File: /design/flow/design.v
module mips_cpu_instruction_reg (
    input logic clk,
    input logic enable,
    input logic [2:0] state,
    input logic [31:0] memory_output,
    output logic [ 5:0] control_input,
    output logic [ 4:0] source_1,
    output logic [ 4:0] source_2,
    output logic [ 4:0] dest,
    output logic [15:0] immediate,
    output logic [25:0] jmp_address,
    output logic [ 5:0] funct,
    output logic [ 4:0] shamt
);
  logic [31:0] instruction;
  always_ff @(posedge clk) begin
    if (enable == 1 || state == 0) begin
      instruction <= memory_output;
    end
  end
  assign control_input = instruction[31:26];
  assign source_1 = instruction[25:21];
  assign source_2 = instruction[20:16];
  assign dest = instruction[15:11];
  assign immediate = instruction[15:0];
  assign jmp_address = instruction[25:0];
  assign funct = instruction[5:0];
  assign shamt = instruction[10:6];
endmodule
File: /design/flow/run.sh
#!/bin/bash
# OpenROAD 26Q1-2900-gdf79404cd8, Yosys 0.63+post, stock flow scripts
make -C /OpenROAD-flow-scripts/flow DESIGN_CONFIG=/design/flow/config.mk WORK_HOME=/design/flow/orfs finish
File: /design/flow/constraint.sdc
current_design mips_cpu_instruction_reg

set clk_period 3.3
set clk_io_pct 0.2

create_clock -name clk0 -period $clk_period [get_ports {clk}]

set non_clock_inputs [all_inputs -no_clocks]
set_input_delay [expr $clk_period * $clk_io_pct] -clock clk0 $non_clock_inputs
set_output_delay [expr $clk_period * $clk_io_pct] -clock clk0 [all_outputs]
File: /design/flow/config.mk
export PLATFORM = sky130hd
export DESIGN_NAME = mips_cpu_instruction_reg
export DESIGN_NICKNAME = mips_cpu_instruction_reg
export VERILOG_FILES = /design/flow/design.v
export SDC_FILE = /design/flow/constraint.sdc
export NUM_CORES = 4
export LEC_CHECK = 1
export CORE_AREA = 10 10 87 87
export DIE_AREA = 0 0 97 97
==> impl_metrics.yaml <==
# generated from flow reports
outcome:
  status: "completed"
route:
  wl_met1_um: 1170
  top_layer_used: "met4"
  drtPass1Iterations: 2
  vias_per_cell: 3.545
  ant_nets: 0
  wl_per_cell_um: 15.54
  remaining_drc_errors: 0
  wirelength_um: 3481
  drt_iter0_markers: 3
  routed-wl-met3_um: 494
  diodes: 0
  vias: 794
  wl_met2_um: 1785
clock_network:
  cts_buffers: 5
  cts_tree: "done"
  post_cts_buffers: 0
  cts_buffer_depth: 2
  cts_num_sinks: 32
  ctsResizeCount: 0
  cts-root-buf: "clkbuf_8"
  path_clk_slew_ns: 0.06
  cts_htree_levels: 2
  holdBufCountCts: 0
power_and_ir_drop:
  p_sw_frac: 0.1767
  p_leak_nw: 0.7990
  switching_power_mw: 0.1725
  internal_power_mw: 0.8038
  combPwrFrac: 0.207
  ir_worst_vdd_uv: 188.4
  power_frac_seq: 0.526
  power.density_mw_per_mm2: 432.1
  clockPowerShare: 0.267
synthesis:
  synth_area_mm2: 0.001287
  ys_sh_mux: 0
  ys_sh_adder: 0
  synth_stat.cells: 76
  synth-simple-area-share: 0.008746
  topCellsByArea: "edfxtp_1, buf_4, or2_1, nor3_1"
  ys.warnings.count: 1
  yosys.area.top_type: "edfxtp_1"
  synth_cells: 76
  postSynthSeqShare: 0.7464
  synthTopLogicFamily: "buffers and inverters"
  synth_xor_xnor_area_share: 0
  synth_cell_types: 4
  top_area_frac: 0.7464
  synth_flops: 32
  syn_area_per_cell_um2: 16.94
  ys_area_mm2: 0.001287
  synthAoiAreaFrac: 0
place:
  post_dp_cell_area_mm2: 0.002183
  place.gp.congestion: 0.7374
  portBuffers: 110
die:
  fp.dieH_um: 97
  rows: 27
  fp-utilization: 0.2282
  die_area_mm2: 0.009409
  io_pins: 111
  die_x_um: 97
  core-area_mm2: 0.005642
layout:
  largestRegisters: "instruction: 32 flops"
  comb_area_um2: 11.26
  largest_reg_flops: 32
  drive_gt1_frac: 0.03947
  regArea_um2: 960.9
  fillCellCount: 499
  postLayoutCellArea_mm2: 0.002260
  final_cell_mix: "clkdlybuf4s50_1, edfxtp_1, clkbuf_8"
  mostFrequentLayoutCell: "clkdlybuf4s50_1"
  largest_register: "instruction"
  area.growth.synth_to_final_pct: 75.51
setup_path:
  worstSetupStartpointType: "input pin"
  crit_type: "in2reg"
  worstSetupEndpointType: "flop"
  worstPathArrival_ns: 1.92
  worstPathRequired_ns: 3.28
  critPathMaxFanout: 22
grt:
  grtUsageTotal: 0.07038
  grt_max_degree: 23
  grt_pass1_vias: 904
  gr-total-overflow: 0
  antenna_found_initial: 0
  grt_pass1_wl_um: 5319
sta:
  fmax_ghz: 0.5136
  fin_crit_ns: 1.947
  slew_viol_final: 0
  fin_tns_setup_ns: 0
  relSlewSlack: 0.6591
  setup-violations-final: 0
  rsz0062_at_grt: "no"
  finalHoldViolations: 0
  fin_crit_sh: 0.5901
  tightestPinTransition_ns: 0.5114
run:
  max_cap_violations: 0
  tool_warnings: 25
min_path:
  hold_class: "in2reg"
-- worst max-delay path, stage by stage --
cell	delay, ns
clkdlybuf4s50_1	0.40
nor3_1	0.16
or2_1	0.45
buf_12	0.23
-- cell usage after synthesis --
cell	count
buf_4	42
edfxtp_1	32
nor3_1	1
or2_1	1
-- layer usage --
layer	up-vias	GRT usage
li1	369	-
met5	-	0
met1	364	0.07421
met3	5	0.04656
met4	0	0.009019
met2	56	0.1176
-- power by group through the flow --
| stage | logic (mW) | clock network (mW) | registers, mW |
|---|---|---|---|
| 6_report | 0.202 | 0.260 | 0.513 |
| 5_1_grt | 0.218 | 0.294 | 0.519 |
| 4_1_cts | 0.210 | 0.277 | 0.514 |
-- through the flow --
| step | util | std cells | power [mW] | setup WS, ns | hold WS [ns] |
|---|---|---|---|---|---|
| after global placement | 0.3870 | 217 | 0.7314 | 1.115 | 1.215 |
| after CTS | 0.4005 | 224 | 1.002 | 1.311 | 0.9205 |
| after global routing | 0.4005 | 224 | 1.031 | 1.264 | 0.9248 |
| after floorplan | - | 76 | 0.5703 | 1.328 | 0.7589 |
| final | 0.4005 | 224 | 0.9763 | 1.353 | 0.9370 |
| after detailed placement | 0.3870 | 217 | 0.7327 | 1.015 | 1.218 |
-- layout make-up --
| class | count | share of cell area |
|---|---|---|
| well taps | 72 | 0.03987 |
| clock inverters | 2 | 0.003322 |
| clock buffers | 5 | 0.03045 |
| multi-input cells | 2 | 0.004983 |
| flip-flops and latches | 32 | 0.4252 |
| repair buffers | 111 | 0.4961 |
-- path summary, 6_finish.rpt --
kind | from | to | depth (start not counted)
max | state[1] | instruction[1] | 4
min | memory_output[18] | instruction[18] | 1
-- cell families after synthesis --
| logic type | Yosys count |
|---|---|
| buf+inv | 42 |
| flops | 32 |
| simple gates | 2 |
Power is estimated from default activity; no workload was simulated.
-----
• [WHAT IS NEEDED]:
A word-for-word transcription of the listing above is what the answer should contain.

• [RESULT]:
File: /design/flow/design.v
module mips_cpu_instruction_reg (
    input logic clk,
    input logic enable,
    input logic [2:0] state,
    input logic [31:0] memory_output,
    output logic [ 5:0] control_input,
    output logic [ 4:0] source_1,
    output logic [ 4:0] source_2,
    output logic [ 4:0] dest,
    output logic [15:0] immediate,
    output logic [25:0] jmp_address,
    output logic [ 5:0] funct,
    output logic [ 4:0] shamt
);
  logic [31:0] instruction;
  always_ff @(posedge clk) begin
    if (enable == 1 || state == 0) begin
      instruction <= memory_output;
    end
  end
  assign control_input = instruction[31:26];
  assign source_1 = instruction[25:21];
  assign source_2 = instruction[20:16];
  assign dest = instruction[15:11];
  assign immediate = instruction[15:0];
  assign jmp_address = instruction[25:0];
  assign funct = instruction[5:0];
  assign shamt = instruction[10:6];
endmodule
File: /design/flow/run.sh
#!/bin/bash
# OpenROAD 26Q1-2900-gdf79404cd8, Yosys 0.63+post, stock flow scripts
make -C /OpenROAD-flow-scripts/flow DESIGN_CONFIG=/design/flow/config.mk WORK_HOME=/design/flow/orfs finish
File: /design/flow/constraint.sdc
current_design mips_cpu_instruction_reg

set clk_period 3.3
set clk_io_pct 0.2

create_clock -name clk0 -period $clk_period [get_ports {clk}]

set non_clock_inputs [all_inputs -no_clocks]
set_input_delay [expr $clk_period * $clk_io_pct] -clock clk0 $non_clock_inputs
set_output_delay [expr $clk_period * $clk_io_pct] -clock clk0 [all_outputs]
File: /design/flow/config.mk
export PLATFORM = sky130hd
export DESIGN_NAME = mips_cpu_instruction_reg
export DESIGN_NICKNAME = mips_cpu_instruction_reg
export VERILOG_FILES = /design/flow/design.v
export SDC_FILE = /design/flow/constraint.sdc
export NUM_CORES = 4
export LEC_CHECK = 1
export CORE_AREA = 10 10 87 87
export DIE_AREA = 0 0 97 97
==> impl_metrics.yaml <==
# generated from flow reports
outcome:
  status: "completed"
route:
  wl_met1_um: 1170
  top_layer_used: "met4"
  drtPass1Iterations: 2
  vias_per_cell: 3.545
  ant_nets: 0
  wl_per_cell_um: 15.54
  remaining_drc_errors: 0
  wirelength_um: 3481
  drt_iter0_markers: 3
  routed-wl-met3_um: 494
  diodes: 0
  vias: 794
  wl_met2_um: 1785
clock_network:
  cts_buffers: 5
  cts_tree: "done"
  post_cts_buffers: 0
  cts_buffer_depth: 2
  cts_num_sinks: 32
  ctsResizeCount: 0
  cts-root-buf: "clkbuf_8"
  path_clk_slew_ns: 0.06
  cts_htree_levels: 2
  holdBufCountCts: 0
power_and_ir_drop:
  p_sw_frac: 0.1767
  p_leak_nw: 0.7990
  switching_power_mw: 0.1725
  internal_power_mw: 0.8038
  combPwrFrac: 0.207
  ir_worst_vdd_uv: 188.4
  power_frac_seq: 0.526
  power.density_mw_per_mm2: 432.1
  clockPowerShare: 0.267
synthesis:
  synth_area_mm2: 0.001287
  ys_sh_mux: 0
  ys_sh_adder: 0
  synth_stat.cells: 76
  synth-simple-area-share: 0.008746
  topCellsByArea: "edfxtp_1, buf_4, or2_1, nor3_1"
  ys.warnings.count: 1
  yosys.area.top_type: "edfxtp_1"
  synth_cells: 76
  postSynthSeqShare: 0.7464
  synthTopLogicFamily: "buffers and inverters"
  synth_xor_xnor_area_share: 0
  synth_cell_types: 4
  top_area_frac: 0.7464
  synth_flops: 32
  syn_area_per_cell_um2: 16.94
  ys_area_mm2: 0.001287
  synthAoiAreaFrac: 0
place:
  post_dp_cell_area_mm2: 0.002183
  place.gp.congestion: 0.7374
  portBuffers: 110
die:
  fp.dieH_um: 97
  rows: 27
  fp-utilization: 0.2282
  die_area_mm2: 0.009409
  io_pins: 111
  die_x_um: 97
  core-area_mm2: 0.005642
layout:
  largestRegisters: "instruction: 32 flops"
  comb_area_um2: 11.26
  largest_reg_flops: 32
  drive_gt1_frac: 0.03947
  regArea_um2: 960.9
  fillCellCount: 499
  postLayoutCellArea_mm2: 0.002260
  final_cell_mix: "clkdlybuf4s50_1, edfxtp_1, clkbuf_8"
  mostFrequentLayoutCell: "clkdlybuf4s50_1"
  largest_register: "instruction"
  area.growth.synth_to_final_pct: 75.51
setup_path:
  worstSetupStartpointType: "input pin"
  crit_type: "in2reg"
  worstSetupEndpointType: "flop"
  worstPathArrival_ns: 1.92
  worstPathRequired_ns: 3.28
  critPathMaxFanout: 22
grt:
  grtUsageTotal: 0.07038
  grt_max_degree: 23
  grt_pass1_vias: 904
  gr-total-overflow: 0
  antenna_found_initial: 0
  grt_pass1_wl_um: 5319
sta:
  fmax_ghz: 0.5136
  fin_crit_ns: 1.947
  slew_viol_final: 0
  fin_tns_setup_ns: 0
  relSlewSlack: 0.6591
  setup-violations-final: 0
  rsz0062_at_grt: "no"
  finalHoldViolations: 0
  fin_crit_sh: 0.5901
  tightestPinTransition_ns: 0.5114
run:
  max_cap_violations: 0
  tool_warnings: 25
min_path:
  hold_class: "in2reg"
-- worst max-delay path, stage by stage --
cell	delay, ns
clkdlybuf4s50_1	0.40
nor3_1	0.16
or2_1	0.45
buf_12	0.23
-- cell usage after synthesis --
cell	count
buf_4	42
edfxtp_1	32
nor3_1	1
or2_1	1
-- layer usage --
layer	up-vias	GRT usage
li1	369	-
met5	-	0
met1	364	0.07421
met3	5	0.04656
met4	0	0.009019
met2	56	0.1176
-- power by group through the flow --
| stage | logic (mW) | clock network (mW) | registers, mW |
|---|---|---|---|
| 6_report | 0.202 | 0.260 | 0.513 |
| 5_1_grt | 0.218 | 0.294 | 0.519 |
| 4_1_cts | 0.210 | 0.277 | 0.514 |
-- through the flow --
| step | util | std cells | power [mW] | setup WS, ns | hold WS [ns] |
|---|---|---|---|---|---|
| after global placement | 0.3870 | 217 | 0.7314 | 1.115 | 1.215 |
| after CTS | 0.4005 | 224 | 1.002 | 1.311 | 0.9205 |
| after global routing | 0.4005 | 224 | 1.031 | 1.264 | 0.9248 |
| after floorplan | - | 76 | 0.5703 | 1.328 | 0.7589 |
| final | 0.4005 | 224 | 0.9763 | 1.353 | 0.9370 |
| after detailed placement | 0.3870 | 217 | 0.7327 | 1.015 | 1.218 |
-- layout make-up --
| class | count | share of cell area |
|---|---|---|
| well taps | 72 | 0.03987 |
| clock inverters | 2 | 0.003322 |
| clock buffers | 5 | 0.03045 |
| multi-input cells | 2 | 0.004983 |
| flip-flops and latches | 32 | 0.4252 |
| repair buffers | 111 | 0.4961 |
-- path summary, 6_finish.rpt --
kind | from | to | depth (start not counted)
max | state[1] | instruction[1] | 4
min | memory_output[18] | instruction[18] | 1
-- cell families after synthesis --
| logic type | Yosys count |
|---|---|
| buf+inv | 42 |
| flops | 32 |
| simple gates | 2 |
Power is estimated from default activity; no workload was simulated.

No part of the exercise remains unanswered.